Contrave trial shows patients more likely to lose weight

Orexigen announces that results from its COR-I trial of Contrave were published online in the journal Lancet. COR-I was the largest of the four, 56-week, phase three trials supporting the new drug application for Contrave, currently under review by the US FDA.

Results show that patients were two to three times more likely to lose at least five or 10 percent of their body weight compared to those taking placebo, on both an intent-to-treat (ITT) and completers basis.

Many patients with obesity are at higher risk for diabetes and cardiovascular disease, so evaluating the impact of weight loss on markers of cardiovascular and metabolic risk was a key objective of the COR (Contrave Obesity Research) phase three program.

There were significant improvements over placebo in waist circumference, insulin resistance, HDL cholesterol, triglycerides, and hsCRP, which are well-known and accepted measures of cardiometabolic risk.

Patients also showed significant improvements in patient-reported control of eating, including reduced food cravings and reduced difficulty resisting food cravings.

"The secondary health benefits of weight loss are critical to understanding the potential role of pharmacotherapy in managing overweight and obese patients," said Frank Greenway, MD, medical director, Pennington Center Outpatient Research Clinic and lead investigator for the study.

"This study showed that treatment with Contrave has meaningful impact on markers of cardiometabolic risk, demonstrating its potential to be an important new approach to the treatment of obesity."

Additional findings from patients on Contrave32 (32mg naltrexone sustained release (SR)/360mg bupropion SR):

• 34 percent of patients completing the study lost at least 10 percent of their body weight as compared to 11 percent on placebo (p<0.0001).
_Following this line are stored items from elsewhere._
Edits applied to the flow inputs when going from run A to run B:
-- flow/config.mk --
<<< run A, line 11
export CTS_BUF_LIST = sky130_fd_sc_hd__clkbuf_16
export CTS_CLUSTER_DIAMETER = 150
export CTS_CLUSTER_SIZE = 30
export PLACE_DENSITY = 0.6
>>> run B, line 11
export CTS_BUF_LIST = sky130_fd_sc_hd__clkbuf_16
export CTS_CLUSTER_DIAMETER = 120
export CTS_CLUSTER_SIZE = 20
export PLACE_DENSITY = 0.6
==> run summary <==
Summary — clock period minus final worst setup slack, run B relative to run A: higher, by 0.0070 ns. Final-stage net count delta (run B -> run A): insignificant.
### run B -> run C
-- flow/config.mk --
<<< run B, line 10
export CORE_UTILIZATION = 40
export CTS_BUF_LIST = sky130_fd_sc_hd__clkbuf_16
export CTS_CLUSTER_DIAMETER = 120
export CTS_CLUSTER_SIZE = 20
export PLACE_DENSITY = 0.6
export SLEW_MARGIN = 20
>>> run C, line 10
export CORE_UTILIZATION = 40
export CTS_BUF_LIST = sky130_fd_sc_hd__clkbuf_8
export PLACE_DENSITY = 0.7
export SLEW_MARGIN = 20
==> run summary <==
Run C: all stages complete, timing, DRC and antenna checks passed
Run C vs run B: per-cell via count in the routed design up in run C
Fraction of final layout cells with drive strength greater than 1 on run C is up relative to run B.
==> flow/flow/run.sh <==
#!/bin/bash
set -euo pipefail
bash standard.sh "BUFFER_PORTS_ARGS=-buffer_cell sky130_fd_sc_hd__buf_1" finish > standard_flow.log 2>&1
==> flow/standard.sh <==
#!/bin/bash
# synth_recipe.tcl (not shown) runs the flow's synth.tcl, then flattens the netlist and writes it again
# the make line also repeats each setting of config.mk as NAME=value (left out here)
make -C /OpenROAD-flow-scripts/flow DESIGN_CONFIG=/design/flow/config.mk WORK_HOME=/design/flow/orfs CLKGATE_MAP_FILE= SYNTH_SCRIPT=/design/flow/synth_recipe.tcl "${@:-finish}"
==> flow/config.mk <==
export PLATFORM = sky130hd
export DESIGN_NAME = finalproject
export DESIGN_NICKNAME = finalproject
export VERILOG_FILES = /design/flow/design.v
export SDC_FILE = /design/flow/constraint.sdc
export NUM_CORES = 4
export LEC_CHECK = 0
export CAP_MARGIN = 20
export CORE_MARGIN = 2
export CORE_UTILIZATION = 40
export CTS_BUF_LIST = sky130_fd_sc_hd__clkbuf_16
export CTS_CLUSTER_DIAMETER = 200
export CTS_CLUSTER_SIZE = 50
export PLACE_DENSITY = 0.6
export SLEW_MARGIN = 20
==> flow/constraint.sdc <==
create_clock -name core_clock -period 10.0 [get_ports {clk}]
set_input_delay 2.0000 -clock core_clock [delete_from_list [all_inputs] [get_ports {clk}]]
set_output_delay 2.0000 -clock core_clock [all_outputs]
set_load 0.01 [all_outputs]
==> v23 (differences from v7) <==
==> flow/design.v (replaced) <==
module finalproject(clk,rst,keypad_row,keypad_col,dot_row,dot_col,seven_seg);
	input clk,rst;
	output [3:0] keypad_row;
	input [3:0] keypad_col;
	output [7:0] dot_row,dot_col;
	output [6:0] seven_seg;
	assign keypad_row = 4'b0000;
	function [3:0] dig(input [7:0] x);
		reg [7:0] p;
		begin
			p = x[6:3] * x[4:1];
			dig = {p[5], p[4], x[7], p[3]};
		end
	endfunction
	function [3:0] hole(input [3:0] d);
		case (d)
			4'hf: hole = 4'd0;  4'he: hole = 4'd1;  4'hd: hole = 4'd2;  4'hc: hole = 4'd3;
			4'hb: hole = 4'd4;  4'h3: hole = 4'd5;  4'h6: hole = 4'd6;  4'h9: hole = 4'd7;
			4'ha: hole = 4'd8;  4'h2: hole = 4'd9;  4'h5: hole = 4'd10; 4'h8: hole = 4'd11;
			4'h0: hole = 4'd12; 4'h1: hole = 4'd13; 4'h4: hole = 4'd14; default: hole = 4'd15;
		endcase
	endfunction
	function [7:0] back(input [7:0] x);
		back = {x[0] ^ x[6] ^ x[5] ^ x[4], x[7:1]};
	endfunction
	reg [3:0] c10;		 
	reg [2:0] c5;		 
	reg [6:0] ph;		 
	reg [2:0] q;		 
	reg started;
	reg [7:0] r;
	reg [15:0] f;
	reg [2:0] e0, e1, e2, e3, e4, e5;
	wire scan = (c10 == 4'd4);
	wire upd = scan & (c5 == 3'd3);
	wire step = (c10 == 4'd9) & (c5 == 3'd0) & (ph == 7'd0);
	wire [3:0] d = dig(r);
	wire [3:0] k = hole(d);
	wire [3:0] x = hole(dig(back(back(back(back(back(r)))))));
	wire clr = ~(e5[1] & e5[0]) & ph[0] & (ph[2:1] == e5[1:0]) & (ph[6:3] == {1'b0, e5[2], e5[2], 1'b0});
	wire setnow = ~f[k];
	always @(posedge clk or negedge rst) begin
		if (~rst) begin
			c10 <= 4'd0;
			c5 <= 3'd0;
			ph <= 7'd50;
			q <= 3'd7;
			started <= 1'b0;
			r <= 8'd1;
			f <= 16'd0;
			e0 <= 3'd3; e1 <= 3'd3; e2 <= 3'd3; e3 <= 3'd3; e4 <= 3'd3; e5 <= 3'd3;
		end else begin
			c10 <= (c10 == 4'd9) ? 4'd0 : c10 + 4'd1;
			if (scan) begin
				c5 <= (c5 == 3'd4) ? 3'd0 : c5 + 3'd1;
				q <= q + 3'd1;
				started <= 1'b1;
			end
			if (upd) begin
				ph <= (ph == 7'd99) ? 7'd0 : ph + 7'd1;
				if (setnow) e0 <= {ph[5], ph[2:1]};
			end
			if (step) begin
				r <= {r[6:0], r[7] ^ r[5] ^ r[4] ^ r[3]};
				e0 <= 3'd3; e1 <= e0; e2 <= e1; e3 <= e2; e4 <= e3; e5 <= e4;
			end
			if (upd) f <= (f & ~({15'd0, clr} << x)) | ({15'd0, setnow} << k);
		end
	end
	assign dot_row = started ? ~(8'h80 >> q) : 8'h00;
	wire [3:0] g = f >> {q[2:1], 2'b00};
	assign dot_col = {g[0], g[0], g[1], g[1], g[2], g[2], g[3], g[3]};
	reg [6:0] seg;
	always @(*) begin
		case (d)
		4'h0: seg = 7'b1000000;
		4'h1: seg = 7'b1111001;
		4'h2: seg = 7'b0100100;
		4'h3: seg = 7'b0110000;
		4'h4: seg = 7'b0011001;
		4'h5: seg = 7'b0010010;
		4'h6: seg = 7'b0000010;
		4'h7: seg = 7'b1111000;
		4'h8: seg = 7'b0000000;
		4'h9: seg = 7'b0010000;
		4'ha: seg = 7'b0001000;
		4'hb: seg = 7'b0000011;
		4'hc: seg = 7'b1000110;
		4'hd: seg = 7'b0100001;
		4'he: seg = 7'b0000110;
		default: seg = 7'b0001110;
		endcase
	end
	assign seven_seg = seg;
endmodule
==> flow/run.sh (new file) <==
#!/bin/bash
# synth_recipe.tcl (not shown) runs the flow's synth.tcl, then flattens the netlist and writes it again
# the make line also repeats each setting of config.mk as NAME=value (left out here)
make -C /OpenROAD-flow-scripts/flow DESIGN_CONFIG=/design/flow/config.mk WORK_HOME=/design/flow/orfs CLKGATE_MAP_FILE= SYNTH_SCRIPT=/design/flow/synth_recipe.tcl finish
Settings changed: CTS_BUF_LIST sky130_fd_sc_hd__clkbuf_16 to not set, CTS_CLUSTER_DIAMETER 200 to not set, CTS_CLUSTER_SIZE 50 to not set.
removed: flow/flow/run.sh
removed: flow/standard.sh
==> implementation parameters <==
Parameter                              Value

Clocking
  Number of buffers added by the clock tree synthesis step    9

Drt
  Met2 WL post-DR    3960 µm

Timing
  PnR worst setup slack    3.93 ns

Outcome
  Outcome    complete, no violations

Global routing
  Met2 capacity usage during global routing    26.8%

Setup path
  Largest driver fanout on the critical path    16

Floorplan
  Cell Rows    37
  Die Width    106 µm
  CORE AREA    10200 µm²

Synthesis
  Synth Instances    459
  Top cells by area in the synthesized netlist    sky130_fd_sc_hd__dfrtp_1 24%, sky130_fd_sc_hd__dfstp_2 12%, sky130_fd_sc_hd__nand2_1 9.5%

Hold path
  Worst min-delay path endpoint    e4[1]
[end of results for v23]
• Patients taking Contrave showed significant improvements in important secondary endpoints: waist circumference (-6.2 cm on Contrave32 vs -2.5 cm on placebo), insulin resistance (-20.2 percent vs -5.9 percent), HDL cholesterol (+8.0 percent vs +0.8 percent), triglycerides (-12.7 percent vs -3.1 percent) and hsCRP (-29.0 percent vs -16.7 percent) compared to patients taking placebo on an ITT basis.

The most frequently observed treatment-emergent adverse events in COR-I included nausea, headache, constipation and upper respiratory tract infection. Adverse events in the Contrave groups were generally mild to moderate in intensity, transient, and did not result in discontinuation for most patients.

Mean systolic blood pressure decreased from baseline to endpoint by 1.6 mmHg for patients taking Contrave32 and 2.8 mmHg for patients on placebo. As expected, greater weight loss was associated with greater reductions in blood pressure.

"As a clinician, I was comforted to see that the safety findings from the largest of the phase three studies of Contrave were consistent with the known effects of its constituent components," said Ken Fujioka, MD, director of nutrition and metabolic research at Scripps Clinic and investigator in this study.

"When studying a combination therapy, a primary goal is making sure that the combination does not result in a different safety profile from what is already known about the constituent components. Contrave achieved that goal: the adverse event profile was consistent with the 20-year history of use of these products."